-- Work request --
The lines to find are those in the entries that hold the word "WIDTH"; copy every one of them.

[Saved entries]

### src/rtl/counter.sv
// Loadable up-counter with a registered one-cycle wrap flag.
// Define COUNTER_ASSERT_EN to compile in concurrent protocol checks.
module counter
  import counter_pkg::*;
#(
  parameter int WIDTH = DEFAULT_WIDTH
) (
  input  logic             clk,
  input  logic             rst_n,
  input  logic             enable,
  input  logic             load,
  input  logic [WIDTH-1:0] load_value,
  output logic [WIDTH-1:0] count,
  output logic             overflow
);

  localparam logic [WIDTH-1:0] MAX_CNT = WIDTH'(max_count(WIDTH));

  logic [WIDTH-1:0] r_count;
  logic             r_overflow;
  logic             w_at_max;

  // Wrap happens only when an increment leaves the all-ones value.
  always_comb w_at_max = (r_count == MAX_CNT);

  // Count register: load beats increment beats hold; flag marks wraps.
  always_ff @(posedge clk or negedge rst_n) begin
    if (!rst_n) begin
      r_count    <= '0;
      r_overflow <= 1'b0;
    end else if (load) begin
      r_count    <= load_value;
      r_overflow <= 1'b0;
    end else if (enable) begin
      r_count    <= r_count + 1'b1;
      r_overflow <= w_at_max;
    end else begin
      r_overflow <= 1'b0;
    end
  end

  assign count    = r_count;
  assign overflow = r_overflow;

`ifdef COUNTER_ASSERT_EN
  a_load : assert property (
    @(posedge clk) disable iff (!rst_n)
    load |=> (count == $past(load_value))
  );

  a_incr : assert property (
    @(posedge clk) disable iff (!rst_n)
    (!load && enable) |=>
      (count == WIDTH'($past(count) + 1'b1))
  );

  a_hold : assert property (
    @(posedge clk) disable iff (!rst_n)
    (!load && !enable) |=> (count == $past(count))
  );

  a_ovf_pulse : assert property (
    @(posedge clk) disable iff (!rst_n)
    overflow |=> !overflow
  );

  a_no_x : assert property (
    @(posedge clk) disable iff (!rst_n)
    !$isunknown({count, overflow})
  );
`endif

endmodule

-- Written answer --
  parameter int WIDTH = DEFAULT_WIDTH
  input  logic [WIDTH-1:0] load_value,
  output logic [WIDTH-1:0] count,
  localparam logic [WIDTH-1:0] MAX_CNT = WIDTH'(max_count(WIDTH));
  logic [WIDTH-1:0] r_count;
      (count == WIDTH'($past(count) + 1'b1))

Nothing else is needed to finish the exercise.